Problem details =>
Write out exactly the lines that run from the one containing "90 | 30.4 |" to the end of the entries below, with both end lines included.

Record set =>
**src/design/dtc_pkg.sv**
```systemverilog
// Constants and carrier types for the dual timer/counter block.
// Assumes one 40 MHz system clock and a 32-bit Avalon-MM register bus.
package dtc_pkg;
	// Register indices; byte address is four times the index
	localparam logic [7:0] IDX_TIMER_CTL = 8'h88;
	localparam logic [7:0] IDX_TIMER_MODE_CTL = 8'h89;
	localparam logic [7:0] IDX_TIMER0_LOW = 8'h8a;
	localparam logic [7:0] IDX_TIMER1_LOW = 8'h8b;
	localparam logic [7:0] IDX_TIMER0_HIGH = 8'h8c;
	localparam logic [7:0] IDX_TIMER1_HIGH = 8'h8d;
	localparam logic [7:0] IDX_CLOCK_SELECT_CTL = 8'h8e;
	localparam logic [7:0] IDX_IRQ_STATUS = 8'hf0;
	localparam logic [7:0] IDX_IRQ_CLEAR = 8'hf1;
	localparam logic [7:0] IDX_IRQ_ENABLE = 8'hf2;

	// Timer control fields
	localparam int CTL_T1_OVF = 7;
	localparam int CTL_T1_RUN = 6;
	localparam int CTL_T0_OVF = 5;
	localparam int CTL_T0_RUN = 4;
	localparam int CTL_IRQ1_DET = 3;
	localparam int CTL_IRQ1_TYPE = 2;
	localparam int CTL_IRQ0_DET = 1;
	localparam int CTL_IRQ0_TYPE = 0;

	// Mode control fields, inside each timer's nibble
	localparam int MODE_T1_BASE = 4;
	localparam int MODE_T0_BASE = 0;
	localparam int MODE_GATE = 3;
	localparam int MODE_CT = 2;
	localparam int MODE_MSEL = 0;

	// Clock select fields
	localparam int CKS_T1_DIV4 = 4;
	localparam int CKS_T0_DIV4 = 3;

	// Reset values
	localparam logic [7:0] TIMER_CTL_RST = 8'h00;
	localparam logic [7:0] TIMER_MODE_RST = 8'h00;
	localparam logic [7:0] TIMER_BYTE_RST = 8'h00;
	localparam logic [7:0] CLOCK_SELECT_RST = 8'h01;
	localparam logic [3:0] IRQ_RST = 4'h0;

	// Count clock dividers, in system clocks
	localparam logic [3:0] DIV_SLOW = 4'hc;
	localparam logic [3:0] DIV_FAST = 4'h4;

	// Mode select codes
	localparam logic [1:0] MODE_13BIT = 2'h0;
	localparam logic [1:0] MODE_16BIT = 2'h1;
	localparam logic [1:0] MODE_RELOAD = 2'h2;
	localparam logic [1:0] MODE_SPLIT = 2'h3;

	// Pins from outside the clock domain
	typedef struct packed {
		logic ext_irq_pin_b;
		logic ext_irq_pin_a;
		logic count_pin1;
		logic count_pin0;
	} dtc_pins_type;

	// One bit per interrupt source, also the status layout
	typedef struct packed {
		logic irq1;
		logic irq0;
		logic timer1;
		logic timer0;
	} dtc_src_type;

	// Result of one counting step
	typedef struct packed {
		logic [7:0] low;
		logic [7:0] high;
		logic ovf;
	} dtc_step_type;
endpackage

```
**src/design/dtc_timer_block.sv**
```systemverilog
// Two timer/counters with external interrupt detect flags.
// Assumes pins are asynchronous, vector acks come from logic on clock_i,
// and an Avalon-MM master with word addresses drives the register bus.
`timescale 1ns/100ps

// How it works
// - Counter overflow sets that timer's overflow flag, bit 7 or bit 5, save timer 1's own while timer 0 is in mode 3.
// - Overflow flag clears on vector acknowledge; software may set or clear.
// - Run bits 6 and 4 switch timer 1 and timer 0 on or off.
// - Selected edge or level on interrupt pin sets detect flag 3 or 1.
// - Edge flags clear on vector acknowledge; level flags follow the pin.
// - Trigger type bits 2 and 0 choose falling edge or low level.
// - With gating set, count only while pin high and run bit set.
// - Select bit clear counts internal clock; set counts count-pin falls.
// - Mode 00 is an 8-bit counter behind a 5-bit prescaler.
// - Mode 01 is a full 16-bit counter of high and low bytes.
// - Mode 10 is an 8-bit counter reloaded from the high byte.
// - Mode 3 splits timer 0; high byte is a timer run by timer 1.
// - Timer 1 in mode 3 stops counting.
// - Clock select 1 counts clock divided by 4, else by 12.
// - Each count is readable and writable as low and high bytes.
module dtc_timer_block
	import dtc_pkg::*;
(
	input wire logic clock_i,
	input wire logic reset_i,
	// Register bus
	input wire logic [7:0] avs_address_i,
	input wire logic avs_read_i,
	input wire logic avs_write_i,
	input wire logic [31:0] avs_writedata_i,
	input wire logic [3:0] avs_byteenable_i,
	output logic [31:0] avs_readdata_o,
	output logic avs_waitrequest_o,
	// Far side and interrupt controller
	input wire dtc_pins_type pins_i,
	input wire dtc_src_type vector_ack_i,
	output dtc_src_type flags_o,
	output logic irq_o
);

	// ------------------------------------------------------------
	// Functions
	// ------------------------------------------------------------
	function automatic dtc_step_type timer_step(
		input logic [1:0] mode,
		input logic [7:0] low,
		input logic [7:0] high,
		input logic inc
	);
		dtc_step_type s;
		logic [13:0] w13;
		logic [16:0] w16;
		logic [8:0] w8;
		s = '{low: low, high: high, ovf: 1'b0};
		w13 = {1'b0, high, low[4:0]} + 14'h0001;
		w16 = {1'b0, high, low} + 17'h00001;
		w8 = {1'b0, low} + 9'h001;
		if (inc) begin
			unique case (mode)
				MODE_13BIT: begin
					// Upper three low bits are not part of the count
					s.high = w13[12:5];
					s.low = {low[7:5], w13[4:0]};
					s.ovf = w13[13];
				end
				MODE_16BIT: begin
					s.high = w16[15:8];
					s.low = w16[7:0];
					s.ovf = w16[16];
				end
				MODE_RELOAD: begin
					s.low = w8[8] ? high : w8[7:0];
					s.ovf = w8[8];
				end
				MODE_SPLIT: begin
					// Timer 0 low byte; timer 1 is held off by the split_mode term of inc1
					s.low = w8[7:0];
					s.ovf = w8[8];
				end
			endcase
		end
		return s;
	endfunction

	// Divide-by-4 fires on counts 3, 7, 11; divide-by-12 on count 11
	function automatic logic count_tick(
		input logic fast,
		input logic [3:0] cnt
	);
		logic t;
		t = fast ? (cnt[1:0] == 2'(DIV_FAST - 4'h1)) :
			(cnt == DIV_SLOW - 4'h1);
		return t;
	endfunction

	// Timer 0 in mode 3 lends its high byte to timer 1's run bit
	function automatic logic split_mode(
		input logic [3:0] cfg
	);
		return cfg[MODE_MSEL +: 2] == MODE_SPLIT;
	endfunction

	// ------------------------------------------------------------
	// State
	// ------------------------------------------------------------
	dtc_pins_type pin_meta;
	dtc_pins_type pin_sync;
	dtc_pins_type pin_prev;
	logic [3:0] div_cnt;
	logic [3:0] next_div_cnt;
	logic [7:0] timer_ctl;
	logic [7:0] next_timer_ctl;
	logic [7:0] timer_mode_ctl;
	logic [7:0] next_timer_mode_ctl;
	logic [7:0] timer0_low_byte;
	logic [7:0] next_timer0_low_byte;
	logic [7:0] timer1_low_byte;
	logic [7:0] next_timer1_low_byte;
	logic [7:0] timer0_high_byte;
	logic [7:0] next_timer0_high_byte;
	logic [7:0] timer1_high_byte;
	logic [7:0] next_timer1_high_byte;
	logic [7:0] clock_select_ctl;
	logic [7:0] next_clock_select_ctl;
	dtc_src_type irq_status;
	dtc_src_type next_irq_status;
	dtc_src_type irq_enable;
	dtc_src_type next_irq_enable;
	logic next_irq;
	logic next_waitrequest;
	logic [31:0] next_readdata;

	// Working signals
	dtc_pins_type pin_fall;
	logic [3:0] t0_cfg;
	logic [3:0] t1_cfg;
	logic tick0;
	logic tick1;
	logic inc0;
	logic inc1;
	logic inc_split;
	logic [8:0] split_sum;
	dtc_step_type step0;
	dtc_step_type step1;
	logic ovf0;
	logic ovf1;
	logic commit;
	logic [7:0] wdata;
	dtc_src_type event_set;

	// ------------------------------------------------------------
	// Pin synchronisers and falling edges
	// ------------------------------------------------------------
	always_ff @(posedge clock_i) begin
		if (reset_i) begin
			// Idle-high reset level, so release shows no false fall
			pin_meta <= '1;
			pin_sync <= '1;
			pin_prev <= '1;
		end else begin
			pin_meta <= pins_i;
			pin_sync <= pin_meta;
			pin_prev <= pin_sync;
		end
	end

	always_comb begin
		pin_fall = pin_prev & ~pin_sync;
	end

	// ------------------------------------------------------------
	// Count clock divider
	// ------------------------------------------------------------
	always_comb begin
		// One divider serves both timers; /12 ticks are a subset of /4
		if (div_cnt == DIV_SLOW - 4'h1) begin
			next_div_cnt = 4'h0;
		end else begin
			next_div_cnt = div_cnt + 4'h1;
		end
	end

	always_ff @(posedge clock_i) begin
		if (reset_i) begin
			div_cnt <= 4'h0;
		end else begin
			div_cnt <= next_div_cnt;
		end
	end

	// ------------------------------------------------------------
	// Counting
	// ------------------------------------------------------------
	always_comb begin
		t0_cfg = timer_mode_ctl[MODE_T0_BASE +: 4];
		t1_cfg = timer_mode_ctl[MODE_T1_BASE +: 4];
		tick0 = count_tick(clock_select_ctl[CKS_T0_DIV4], div_cnt);
		tick1 = count_tick(clock_select_ctl[CKS_T1_DIV4], div_cnt);
		// Count pins are taken once per fall, after both sync stages
		inc0 = timer_ctl[CTL_T0_RUN] &
			(~t0_cfg[MODE_GATE] | pin_sync.ext_irq_pin_a) &
			(t0_cfg[MODE_CT] ? pin_fall.count_pin0 : tick0);
		inc1 = timer_ctl[CTL_T1_RUN] &
			(~t1_cfg[MODE_GATE] | pin_sync.ext_irq_pin_b) &
			(t1_cfg[MODE_CT] ? pin_fall.count_pin1 : tick1) &
			~split_mode(t1_cfg);
		// Split high byte: internal clock only, run by timer 1's bit
		inc_split = split_mode(t0_cfg) &
			timer_ctl[CTL_T1_RUN] & tick0;
		split_sum = {1'b0, timer0_high_byte} + 9'(inc_split);
		// Both timers share one step function so the modes stay alike
		step0 = timer_step(t0_cfg[MODE_MSEL +: 2], timer0_low_byte,
			timer0_high_byte, inc0);
		step1 = timer_step(t1_cfg[MODE_MSEL +: 2], timer1_low_byte,
			timer1_high_byte, inc1);
		ovf0 = step0.ovf;
		// In split mode timer 1's own overflow loses its flag
		ovf1 = (step1.ovf & ~split_mode(t0_cfg)) |
			split_sum[8];
	end

	// ------------------------------------------------------------
	// Register file next values
	// ------------------------------------------------------------
	always_comb begin
		// A write lands at the edge where waitrequest is seen low
		commit = avs_write_i & ~avs_waitrequest_o & avs_byteenable_i[0];
		wdata = avs_writedata_i[7:0];
		next_timer_mode_ctl = timer_mode_ctl;
		next_clock_select_ctl = clock_select_ctl;
		next_timer0_low_byte = step0.low;
		next_timer1_low_byte = step1.low;
		next_timer0_high_byte = split_mode(t0_cfg) ?
			split_sum[7:0] : step0.high;
		next_timer1_high_byte = step1.high;
		next_timer_ctl = timer_ctl;
		next_irq_enable = irq_enable;
		next_irq_status = irq_status;
		if (commit) begin
			// Software loads take priority over counting
			unique case (avs_address_i)
				IDX_TIMER_CTL: next_timer_ctl = wdata;
				IDX_TIMER_MODE_CTL: next_timer_mode_ctl = wdata;
				IDX_TIMER0_LOW: next_timer0_low_byte = wdata;
				IDX_TIMER1_LOW: next_timer1_low_byte = wdata;
				IDX_TIMER0_HIGH: next_timer0_high_byte = wdata;
				IDX_TIMER1_HIGH: next_timer1_high_byte = wdata;
				IDX_CLOCK_SELECT_CTL: next_clock_select_ctl = wdata;
				IDX_IRQ_ENABLE: next_irq_enable = wdata[3:0];
				IDX_IRQ_CLEAR: next_irq_status = irq_status & ~wdata[3:0];
				default: begin
				end
			endcase
		end
		// Overflow flags: ack clears, overflow sets and wins
		if (vector_ack_i.timer0) begin
			next_timer_ctl[CTL_T0_OVF] = 1'b0;
		end
		if (ovf0) begin
			next_timer_ctl[CTL_T0_OVF] = 1'b1;
		end
		if (vector_ack_i.timer1) begin
			next_timer_ctl[CTL_T1_OVF] = 1'b0;
		end
		if (ovf1) begin
			next_timer_ctl[CTL_T1_OVF] = 1'b1;
		end
		// Detect flags: type 1 is falling edge, type 0 is low level
		// Level-mode flags override software writes to them
		if (timer_ctl[CTL_IRQ0_TYPE]) begin
			if (vector_ack_i.irq0) begin
				next_timer_ctl[CTL_IRQ0_DET] = 1'b0;
			end
			if (pin_fall.ext_irq_pin_a) begin
				next_timer_ctl[CTL_IRQ0_DET] = 1'b1;
			end
		end else begin
			next_timer_ctl[CTL_IRQ0_DET] = ~pin_sync.ext_irq_pin_a;
		end
		if (timer_ctl[CTL_IRQ1_TYPE]) begin
			if (vector_ack_i.irq1) begin
				next_timer_ctl[CTL_IRQ1_DET] = 1'b0;
			end
			if (pin_fall.ext_irq_pin_b) begin
				next_timer_ctl[CTL_IRQ1_DET] = 1'b1;
			end
		end else begin
			next_timer_ctl[CTL_IRQ1_DET] = ~pin_sync.ext_irq_pin_b;
		end
		// Sticky status: a new event beats a clear in the same cycle
		event_set.timer0 = ovf0;
		event_set.timer1 = ovf1;
		event_set.irq0 = pin_fall.ext_irq_pin_a;
		event_set.irq1 = pin_fall.ext_irq_pin_b;
		next_irq_status = next_irq_status | event_set;
		next_irq = |(irq_status & irq_enable);
	end

	always_ff @(posedge clock_i) begin
		if (reset_i) begin
			timer_ctl <= TIMER_CTL_RST;
			timer_mode_ctl <= TIMER_MODE_RST;
			timer0_low_byte <= TIMER_BYTE_RST;
			timer1_low_byte <= TIMER_BYTE_RST;
			timer0_high_byte <= TIMER_BYTE_RST;
			timer1_high_byte <= TIMER_BYTE_RST;
			clock_select_ctl <= CLOCK_SELECT_RST;
			irq_status <= IRQ_RST;
			irq_enable <= IRQ_RST;
			irq_o <= 1'b0;
		end else begin
			timer_ctl <= next_timer_ctl;
			timer_mode_ctl <= next_timer_mode_ctl;
			timer0_low_byte <= next_timer0_low_byte;
			timer1_low_byte <= next_timer1_low_byte;
			timer0_high_byte <= next_timer0_high_byte;
			timer1_high_byte <= next_timer1_high_byte;
			clock_select_ctl <= next_clock_select_ctl;
			irq_status <= next_irq_status;
			irq_enable <= next_irq_enable;
			irq_o <= next_irq;
		end
	end

	// ------------------------------------------------------------
	// Flag outputs
	// ------------------------------------------------------------
	assign flags_o = '{
		irq1: timer_ctl[CTL_IRQ1_DET],
		irq0: timer_ctl[CTL_IRQ0_DET],
		timer1: timer_ctl[CTL_T1_OVF],
		timer0: timer_ctl[CTL_T0_OVF]
	};

	// ------------------------------------------------------------
	// Bus slave: one wait state on every access
	// ------------------------------------------------------------
	always_comb begin
		next_waitrequest = 1'b1;
		next_readdata = avs_readdata_o;
		if ((avs_read_i | avs_write_i) & avs_waitrequest_o) begin
			next_waitrequest = 1'b0;
		end
		// Data is taken in the wait cycle and stands with the answer
		if (avs_read_i & avs_waitrequest_o) begin
			// Unmapped and write-only locations read as zero
			next_readdata = 32'h0000_0000;
			unique case (avs_address_i)
				IDX_TIMER_CTL: next_readdata[7:0] = timer_ctl;
				IDX_TIMER_MODE_CTL: next_readdata[7:0] = timer_mode_ctl;
				IDX_TIMER0_LOW: next_readdata[7:0] = timer0_low_byte;
				IDX_TIMER1_LOW: next_readdata[7:0] = timer1_low_byte;
				IDX_TIMER0_HIGH: next_readdata[7:0] = timer0_high_byte;
				IDX_TIMER1_HIGH: next_readdata[7:0] = timer1_high_byte;
				IDX_CLOCK_SELECT_CTL: next_readdata[7:0] = clock_select_ctl;
				IDX_IRQ_STATUS: next_readdata[3:0] = irq_status;
				IDX_IRQ_ENABLE: next_readdata[3:0] = irq_enable;
				default: begin
				end
			endcase
		end
	end

	always_ff @(posedge clock_i) begin
		if (reset_i) begin
			avs_waitrequest_o <= 1'b1;
			avs_readdata_o <= 32'h0000_0000;
		end else begin
			avs_waitrequest_o <= next_waitrequest;
			avs_readdata_o <= next_readdata;
		end
	end

endmodule

```
**config.mk**
```make
export PLATFORM = sky130hd
export DESIGN_NAME = dtc_timer_block
export DESIGN_NICKNAME = d
export VERILOG_FILES = /design/src/design/dtc_pkg.sv /design/src/design/dtc_timer_block.sv
export SDC_FILE = /design/constraint.sdc
export NUM_CORES = 1
export LEC_CHECK = 0
export BUFFER_PORTS_ARGS = -buffer_cell sky130_fd_sc_hd__buf_4
export CAP_MARGIN = 20
export CORE_MARGIN = 2
export CORE_UTILIZATION = 45
export CTS_CLUSTER_DIAMETER = 200
export CTS_CLUSTER_SIZE = 40
export DETAILED_ROUTE_END_ITERATION = 12
export PLACE_DENSITY = 0.72
export SLEW_MARGIN = 0
export SYNTH_ARGS = -nofsm -noshare
export SYNTH_HDL_FRONTEND = slang
export SYNTH_SLANG_ARGS = --single-unit
```
**constraint.sdc**
```tcl
create_clock -name clock_i -period 2.15 [get_ports clock_i]
set_clock_uncertainty 0.1 [all_clocks]
set_input_delay 0.43 -clock clock_i [delete_from_list [all_inputs] [get_ports clock_i]]
set_output_delay 0.43 -clock clock_i [all_outputs]
set_load 0.005 [all_outputs]
```
==> metrics.yaml, run 1 <==
h-tree-depth: 3
cts_root_buf: "clkbuf_16"
synthTopCellsByArea: "dfxtp_1 30%, mux2i_1 5.9%, buf_4 4.2%, nor2_1 4.0%, nand2_1 3.7%"
synthCells: 704
gr-usage-met1_pct: 36.9
cts_buffer_depth: 2
rows: 41
tns_ns: 0
dp_slack_ns: -0.0648
fmax_mhz: 479
clkTransAtPathRegs_ns: 0.07
leakagePower_nw: 2.59
power.density_cell_area_nw_per_um2: 532
async_flop_share_pct: 0
ios: 94
postPlaceCellArea_sq_um: 6650
io_buffers: 42
p_sw_mw: 0.908
cts_buffers: 9
slew_headroom_pct: 66.5
avgSynthCellArea_sq_um: 8.42
core_area_sq_um: 12700
cts_tree: "done"
nets: 830
netlist_area_sq_um: 5930
yosysMostFrequentCell: "dfxtp_1"
drt-pass1-iter-count: 5
layout_min_cycle_time_ns: 2.09
peakVddDrop_uv: 316
pwr-share-comb_pct: 7.4
crit_path_max_incr_delay_ns: 0.49
hpwl_microns: 14300
drt-initial-drc-count: 609
die_x_microns: 119
total_power_mw: 3.73
instances_no_fill: 946
routedWlPerCell_microns: 20.6
globalRouteMet2Util_pct: 43.2
slowest_stage: "or4_4"
vias: 5971
antenna_cells: 0
worstSetupPathType: "reg2reg"
fin_ws_ns: 0.0639
grt_pass1_wl_microns: 30600
cp-end-kind: "flop"
ys_seq_area_share_pct: 30.4
hold_viol: 0
syn2layout_area_growth_pct: 18.1
dp.cells: 930
via_per_inst: 6.31
path_cells: "ha_1 -> buf_4 -> o21ai_4 -> or2_4 -> or4_4 -> nor3_1 -> a2111oi_2"
grt_pass1_vias: 5596
synth_top_area_cell: "dfxtp_1"
grt_use_total_pct: 27.5
start_kind: "flop"
setup_viol: 0
ys_warn_count: 0
clkPwrFrac_pct: 47.0
antenna_found_initial: 1
hold_slack_ns: 0.163
yosysUniqueCellTypes: 92
swShare_pct: 24.4
timing.rr.start: "div_cnt[0]"
final_cell_area_sq_um: 7000
cp_max_fo: 5
grt_use_met3_pct: 5.94
drc: 0
crit_start: "div_cnt[0]"
worst_slew_pin_slew_ns: 0.503
finalCritPeriodShare_pct: 97.0
synth_top_area_share_pct: 30.4
drive_above_1_share_pct: 23.4
initial_core_util_pct: 46.6
grt-busiest-layer: "met2"
min_from: "pins_i[3]"
final_util_pct: 55.0
reg2reg_slack_ns: 0.06
cp.required_ns: 2.28
p_seq_share_pct: 45.6
status: "completed"
intPower_mw: 2.82
ys_ff_latch: 90
cp.arrival_ns: 2.22
clock_latency_ns: 0.35
ant_nets: 0
crit_family: "simple AND/OR/NAND/NOR gates"
synth_edf_count: 0
hold_class: "in2reg"
numClockSinks: 90
place_congestion: 0.963
grt_max_degree: 72
final_max_slew_viol_count: 0
drt_wl_total_microns: 19500
synth_common_cells: "90 x dfxtp_1, 63 x nor2_1, 58 x nand2_1, 38 x o21ai_0, 35 x mux2i_1"
fp.dieH_microns: 119
drv_cap: 0
die-area_sq_um: 14100
overflow: 0
path_buf_inv: 1
yosys_most_used_dff: "dfxtp_1"
==> placed cells by master, fill, tap and decap left out, drive strengths merged, types with 7 or more instances in the layout <==
cell	count
a31oi	8
inv	18
nand3b	7
mux2i	35
nand3	27
or2	13
nor4	7
nand2	59
nand4	12
a211oi	9
o211ai	15
nor3	24
a311oi	10
o21ai	39
dfxtp	90
or3	12
a21oi	22
nor2	63
clkbuf	9
conb	24
nor2b	9
a22oi	9
and3	15
buf	108
==> flip-flops by register name (all words and copies together), names as in the netlist, 4 cells and up <==
signal and flops:
avs_readdata_o 8, clock_select_ctl 8, timer0_high_byte 8, timer0_low_byte 8, timer1_high_byte 8, timer1_low_byte 8, timer_ctl 8, timer_mode_ctl 8
div_cnt 4, irq_enable 4, irq_status 4, pin_meta 4, pin_prev 4, pin_sync 4
==> layout make-up <==
class / instances / area (sq um)
clock buffer: 9 / 225
fill: 1200 / 5720
multi-input combinational: 543 / 3720
inverter: 17 / 63.8
tap: 172 / 215
clock inverter: 7 / 103
timing repair buffer: 108 / 868
sequential: 90 / 1800
==> what timing repair did <==
action	4_1_cts	5_1_grt
gates resized for setup	0	6
setup buffers	0	0
hold buffers	0	0
endpoints found under the setup margin	0	5
==> final timing paths <==
kind / end / cells after the start
max: timer0_low_byte[6] / 7
min: pin_meta[3] / 2
max reg2reg: timer0_low_byte[6] / 7
min reg2reg: pin_sync[0] / 1
==> logic make-up after synthesis <==
| kind of cell | Yosys count | share of synthesized area (%) |
|---|---|---|
| buffers and inverters | 94 | 8.49 |
| flip-flops | 90 | 30.4 |
| adder cells (fa/ha/maj) | 5 | 1.06 |
| AND/OR/NAND/NOR | 282 | 27.2 |
| other | 1 | 0.0633 |
| XOR/XNOR | 7 | 1.03 |
| AO/OA/AOI/OAI | 181 | 23.4 |
| multiplexers | 44 | 8.38 |
==> worst reg2reg max path: cells and delay by family (launching register included) <==
kind | cells | cell delay, ns
adders and majority gates | 1 | 0.19
DFF | 1 | 0.36
and+or+nand+nor | 3 | 1.00
AOI/OAI and AO/OA | 2 | 0.15
buffers and inverters | 1 | 0.17
==> metal layers <==
| layer | part of all wire [%] | up-vias |
|---|---|---|
| met2 | 45 | 341 |
| met5 | 0 | - |
| met4 | 3.6 | 0 |
| met1 | 41 | 2846 |
| li1 | - | 2727 |
| met3 | 10 | 57 |
==> power by group through the flow <==
| stage | combinational (mW) | clock (mW) | sequential, mW |
|---|---|---|---|
| 2_1_floorplan | 0.170 | 0 | 1.73 |
| 3_3_place_gp | 0.264 | 0 | 1.73 |
| 3_5_place_dp | 0.269 | 0 | 1.74 |
| 4_1_cts | 0.271 | 1.77 | 1.70 |
| 5_1_grt | 0.296 | 1.83 | 1.70 |
| 6_report | 0.277 | 1.75 | 1.70 |
No activity file was read; power rests on OpenSTA's default activity.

Expected output =>
| flip-flops | 90 | 30.4 |
| adder cells (fa/ha/maj) | 5 | 1.06 |
| AND/OR/NAND/NOR | 282 | 27.2 |
| other | 1 | 0.0633 |
| XOR/XNOR | 7 | 1.03 |
| AO/OA/AOI/OAI | 181 | 23.4 |
| multiplexers | 44 | 8.38 |
==> worst reg2reg max path: cells and delay by family (launching register included) <==
kind | cells | cell delay, ns
adders and majority gates | 1 | 0.19
DFF | 1 | 0.36
and+or+nand+nor | 3 | 1.00
AOI/OAI and AO/OA | 2 | 0.15
buffers and inverters | 1 | 0.17
==> metal layers <==
| layer | part of all wire [%] | up-vias |
|---|---|---|
| met2 | 45 | 341 |
| met5 | 0 | - |
| met4 | 3.6 | 0 |
| met1 | 41 | 2846 |
| li1 | - | 2727 |
| met3 | 10 | 57 |
==> power by group through the flow <==
| stage | combinational (mW) | clock (mW) | sequential, mW |
|---|---|---|---|
| 2_1_floorplan | 0.170 | 0 | 1.73 |
| 3_3_place_gp | 0.264 | 0 | 1.73 |
| 3_5_place_dp | 0.269 | 0 | 1.74 |
| 4_1_cts | 0.271 | 1.77 | 1.70 |
| 5_1_grt | 0.296 | 1.83 | 1.70 |
| 6_report | 0.277 | 1.75 | 1.70 |
No activity file was read; power rests on OpenSTA's default activity.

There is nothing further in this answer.